(Excerpted data)

`config.mk`:
```
export PLATFORM = sky130hd
export DESIGN_NAME = pixel_pipe_top
export DESIGN_NICKNAME = d
export VERILOG_FILES = /design/src/design/epd_pixel_pkg.sv /design/src/design/pixel_pipe_top.sv /design/src/design/mode_override.sv /design/src/design/waveform_update.sv /design/src/design/pixel_decode.sv
export SDC_FILE = /design/constraint.sdc
export NUM_CORES = 1
export LEC_CHECK = 0
export ABC_AREA = 0
export BUFFER_PORTS_ARGS = -buffer_cell sky130_fd_sc_hd__buf_2
export CORE_ASPECT_RATIO = 0.6
export CORE_MARGIN = 1
export CORE_UTILIZATION = 56
export CTS_BUF_LIST = sky130_fd_sc_hd__clkbuf_8
export CTS_CLUSTER_DIAMETER = 50
export DETAILED_ROUTE_END_ITERATION = 7
export PLACE_DENSITY_LB_ADDON = 0.25
export SLEW_MARGIN = 20
export SYNTH_ARGS = -nofsm -noshare
export SYNTH_HDL_FRONTEND = slang
export SYNTH_HIERARCHICAL = 1
export SYNTH_SLANG_ARGS = --single-unit
```
`constraint.sdc`:
```
create_clock -name clk -period 3.1 [get_ports clk]
set_input_delay 0.93 -clock clk [delete_from_list [all_inputs] [get_ports clk]]
set_output_delay 0.93 -clock clk [all_outputs]
set_load 0.01 [all_outputs]
```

(Problem description)
Repeat the data above. Change nothing.

(Response box)
`config.mk`:
```
export PLATFORM = sky130hd
export DESIGN_NAME = pixel_pipe_top
export DESIGN_NICKNAME = d
export VERILOG_FILES = /design/src/design/epd_pixel_pkg.sv /design/src/design/pixel_pipe_top.sv /design/src/design/mode_override.sv /design/src/design/waveform_update.sv /design/src/design/pixel_decode.sv
export SDC_FILE = /design/constraint.sdc
export NUM_CORES = 1
export LEC_CHECK = 0
export ABC_AREA = 0
export BUFFER_PORTS_ARGS = -buffer_cell sky130_fd_sc_hd__buf_2
export CORE_ASPECT_RATIO = 0.6
export CORE_MARGIN = 1
export CORE_UTILIZATION = 56
export CTS_BUF_LIST = sky130_fd_sc_hd__clkbuf_8
export CTS_CLUSTER_DIAMETER = 50
export DETAILED_ROUTE_END_ITERATION = 7
export PLACE_DENSITY_LB_ADDON = 0.25
export SLEW_MARGIN = 20
export SYNTH_ARGS = -nofsm -noshare
export SYNTH_HDL_FRONTEND = slang
export SYNTH_HIERARCHICAL = 1
export SYNTH_SLANG_ARGS = --single-unit
```
`constraint.sdc`:
```
create_clock -name clk -period 3.1 [get_ports clk]
set_input_delay 0.93 -clock clk [delete_from_list [all_inputs] [get_ports clk]]
set_output_delay 0.93 -clock clk [all_outputs]
set_load 0.01 [all_outputs]
```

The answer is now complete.